What this task involves: Go through the following data and transcribe exactly the stretch of lines from the one holding "final_nets = 2546" to the one holding "drt-initial-drc-count = 2627", both included.
----- Given records -----
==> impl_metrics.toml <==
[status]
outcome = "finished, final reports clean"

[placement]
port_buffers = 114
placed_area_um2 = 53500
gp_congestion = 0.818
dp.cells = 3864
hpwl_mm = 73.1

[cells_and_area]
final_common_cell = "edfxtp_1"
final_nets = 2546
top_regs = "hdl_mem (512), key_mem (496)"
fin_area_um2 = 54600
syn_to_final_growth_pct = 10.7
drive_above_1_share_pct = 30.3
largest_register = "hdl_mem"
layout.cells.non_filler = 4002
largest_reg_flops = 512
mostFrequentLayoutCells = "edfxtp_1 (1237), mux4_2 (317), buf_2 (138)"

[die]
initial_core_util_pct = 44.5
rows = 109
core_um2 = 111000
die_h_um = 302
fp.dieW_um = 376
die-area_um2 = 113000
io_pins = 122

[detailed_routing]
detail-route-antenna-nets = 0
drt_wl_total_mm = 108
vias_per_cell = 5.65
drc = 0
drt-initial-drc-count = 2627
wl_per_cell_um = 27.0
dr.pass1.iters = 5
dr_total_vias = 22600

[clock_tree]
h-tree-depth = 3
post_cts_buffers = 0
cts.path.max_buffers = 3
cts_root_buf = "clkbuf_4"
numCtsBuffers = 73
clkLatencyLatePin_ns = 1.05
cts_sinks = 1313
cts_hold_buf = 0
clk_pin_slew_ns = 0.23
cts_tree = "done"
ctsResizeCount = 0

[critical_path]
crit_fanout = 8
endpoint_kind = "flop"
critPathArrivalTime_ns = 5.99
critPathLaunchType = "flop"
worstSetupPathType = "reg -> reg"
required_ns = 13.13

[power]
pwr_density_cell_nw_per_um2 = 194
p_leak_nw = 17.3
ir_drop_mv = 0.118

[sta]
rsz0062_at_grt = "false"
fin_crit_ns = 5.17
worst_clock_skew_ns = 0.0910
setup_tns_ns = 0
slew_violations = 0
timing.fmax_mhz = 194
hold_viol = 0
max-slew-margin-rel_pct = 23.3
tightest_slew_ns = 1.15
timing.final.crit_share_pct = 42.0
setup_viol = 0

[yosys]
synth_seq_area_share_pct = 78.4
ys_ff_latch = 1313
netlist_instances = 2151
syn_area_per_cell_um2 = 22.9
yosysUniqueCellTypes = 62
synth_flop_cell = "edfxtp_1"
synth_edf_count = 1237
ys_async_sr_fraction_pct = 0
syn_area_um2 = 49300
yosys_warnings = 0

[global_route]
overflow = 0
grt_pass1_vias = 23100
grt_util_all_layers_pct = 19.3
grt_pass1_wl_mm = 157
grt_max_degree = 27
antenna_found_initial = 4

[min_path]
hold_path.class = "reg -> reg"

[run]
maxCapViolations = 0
===== src/sv/sfr_pkg.sv =====
`timescale 1ns / 1ps
// ----------------------------------------------------------------------------
// sfr_pkg
// shared types and constants for the serial frame receiver
// ----------------------------------------------------------------------------
package sfr_pkg;

  localparam logic [7:0] HDR_FIRST     = 8'hAA;
  localparam logic [7:0] HDR_SECOND    = 8'hAF;
  localparam logic [7:0] FUNC_LIMIT    = 8'hF1;
  localparam logic [7:0] MAX_LEN_RESET = 8'd49;

  typedef enum logic [2:0] {
    PH_HUNT    = 3'd0,
    PH_HDR2    = 3'd1,
    PH_FUNC    = 3'd2,
    PH_LEN     = 3'd3,
    PH_PAYLOAD = 3'd4,
    PH_CHECK   = 3'd5
  } phase_t;

  typedef enum logic [1:0] {
    ST_BUSY   = 2'd0,
    ST_GOOD   = 2'd1,
    ST_BAD    = 2'd2,
    ST_RESYNC = 2'd3
  } status_t;

  typedef struct packed {
    logic [7:0] frame_len;
    logic [7:0] func_code;
    logic [7:0] payload_index;
    logic [7:0] payload_byte;
    logic       payload_valid;
    status_t    status;
  } result_t;

endpackage


===== src/sv/sfr_parser.sv =====
`timescale 1ns / 1ps
// ----------------------------------------------------------------------------
// sfr_parser
// frame phase tracking, running checksum and per-item result logic
// ----------------------------------------------------------------------------
module sfr_parser (
  input  logic             clk,
  input  logic             rst_n,
  input  logic             step,
  input  logic [7:0]       rx_byte,
  input  logic [7:0]       max_len,
  output sfr_pkg::result_t result
);

  sfr_pkg::phase_t phase_r, phase_nxt;
  logic [7:0] bytes_left_r, bytes_left_nxt;
  logic [7:0] byte_pos_r, byte_pos_nxt;
  logic [7:0] sum_r, sum_nxt;
  logic [7:0] held_func_r, held_func_nxt;
  logic [7:0] held_len_r, held_len_nxt;
  logic       abort;

  always_ff @(posedge clk) begin
    if (!rst_n) begin
      phase_r      <= sfr_pkg::PH_HUNT;
      bytes_left_r <= '0;
      byte_pos_r   <= '0;
      sum_r        <= '0;
      held_func_r  <= '0;
      held_len_r   <= '0;
    end else if (step) begin
      phase_r      <= phase_nxt;
      bytes_left_r <= bytes_left_nxt;
      byte_pos_r   <= byte_pos_nxt;
      sum_r        <= sum_nxt;
      held_func_r  <= held_func_nxt;
      held_len_r   <= held_len_nxt;
    end
  end

  always_comb begin
    phase_nxt      = phase_r;
    bytes_left_nxt = bytes_left_r;
    byte_pos_nxt   = byte_pos_r;
    sum_nxt        = sum_r;
    held_func_nxt  = held_func_r;
    held_len_nxt   = held_len_r;
    abort          = 1'b0;
    result         = '0;
    result.status  = sfr_pkg::ST_BUSY;

    unique case (phase_r)
      sfr_pkg::PH_HUNT: begin
        if (rx_byte == sfr_pkg::HDR_FIRST) begin
          sum_nxt   = rx_byte;
          phase_nxt = sfr_pkg::PH_HDR2;
        end
      end
      sfr_pkg::PH_HDR2: begin
        if (rx_byte == sfr_pkg::HDR_SECOND) begin
          sum_nxt   = sum_r + rx_byte;
          phase_nxt = sfr_pkg::PH_FUNC;
        end else begin
          abort = 1'b1;
        end
      end
      sfr_pkg::PH_FUNC: begin
        if (rx_byte != '0 && rx_byte < sfr_pkg::FUNC_LIMIT) begin
          sum_nxt       = sum_r + rx_byte;
          held_func_nxt = rx_byte;
          phase_nxt     = sfr_pkg::PH_LEN;
        end else begin
          abort = 1'b1;
        end
      end
      sfr_pkg::PH_LEN: begin
        if (rx_byte <= max_len) begin
          sum_nxt        = sum_r + rx_byte;
          held_len_nxt   = rx_byte;
          bytes_left_nxt = rx_byte;
          byte_pos_nxt   = '0;
          phase_nxt      = (rx_byte == '0) ? sfr_pkg::PH_CHECK : sfr_pkg::PH_PAYLOAD;
        end else begin
          abort = 1'b1;
        end
      end
      sfr_pkg::PH_PAYLOAD: begin
        if (bytes_left_r != '0) begin
          result.payload_valid = 1'b1;
          result.payload_byte  = rx_byte;
          result.payload_index = byte_pos_r;
          sum_nxt              = sum_r + rx_byte;
          byte_pos_nxt         = byte_pos_r + 8'd1;
          bytes_left_nxt       = bytes_left_r - 8'd1;
          if (bytes_left_r == 8'd1) begin
            phase_nxt = sfr_pkg::PH_CHECK;
          end
        end else begin
          abort = 1'b1;
        end
      end
      sfr_pkg::PH_CHECK: begin
        result.status    = (rx_byte == sum_r) ? sfr_pkg::ST_GOOD : sfr_pkg::ST_BAD;
        result.func_code = held_func_r;
        result.frame_len = held_len_r;
        phase_nxt        = sfr_pkg::PH_HUNT;
      end
      default: begin
        abort = 1'b1;
      end
    endcase

    if (abort) begin
      phase_nxt     = sfr_pkg::PH_HUNT;
      result.status = sfr_pkg::ST_RESYNC;
    end
  end

endmodule


===== src/sv/sfr_out_stage.sv =====
`timescale 1ns / 1ps
// ----------------------------------------------------------------------------
// sfr_out_stage
// result register with stream handshake toward the consumer
// ----------------------------------------------------------------------------
module sfr_out_stage (
  input  logic             clk,
  input  logic             rst_n,
  input  logic             load,
  input  sfr_pkg::result_t result,
  input  logic             out_ready,
  output logic             can_load,
  output logic             out_valid,
  output sfr_pkg::result_t out_result
);

  logic             valid_r, valid_nxt;
  sfr_pkg::result_t data_r;

  assign can_load = !valid_r || out_ready;

  always_comb begin
    valid_nxt = valid_r;
    if (load) begin
      valid_nxt = 1'b1;
    end else if (out_ready) begin
      valid_nxt = 1'b0;
    end
  end

  always_ff @(posedge clk) begin
    if (!rst_n) begin
      valid_r <= 1'b0;
    end else begin
      valid_r <= valid_nxt;
    end
  end

  always_ff @(posedge clk) begin
    if (load) begin
      data_r <= result;
    end
  end

  assign out_valid  = valid_r;
  assign out_result = data_r;

endmodule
-----
Exercise solution:
final_nets = 2546
top_regs = "hdl_mem (512), key_mem (496)"
fin_area_um2 = 54600
syn_to_final_growth_pct = 10.7
drive_above_1_share_pct = 30.3
largest_register = "hdl_mem"
layout.cells.non_filler = 4002
largest_reg_flops = 512
mostFrequentLayoutCells = "edfxtp_1 (1237), mux4_2 (317), buf_2 (138)"

[die]
initial_core_util_pct = 44.5
rows = 109
core_um2 = 111000
die_h_um = 302
fp.dieW_um = 376
die-area_um2 = 113000
io_pins = 122

[detailed_routing]
detail-route-antenna-nets = 0
drt_wl_total_mm = 108
vias_per_cell = 5.65
drc = 0
drt-initial-drc-count = 2627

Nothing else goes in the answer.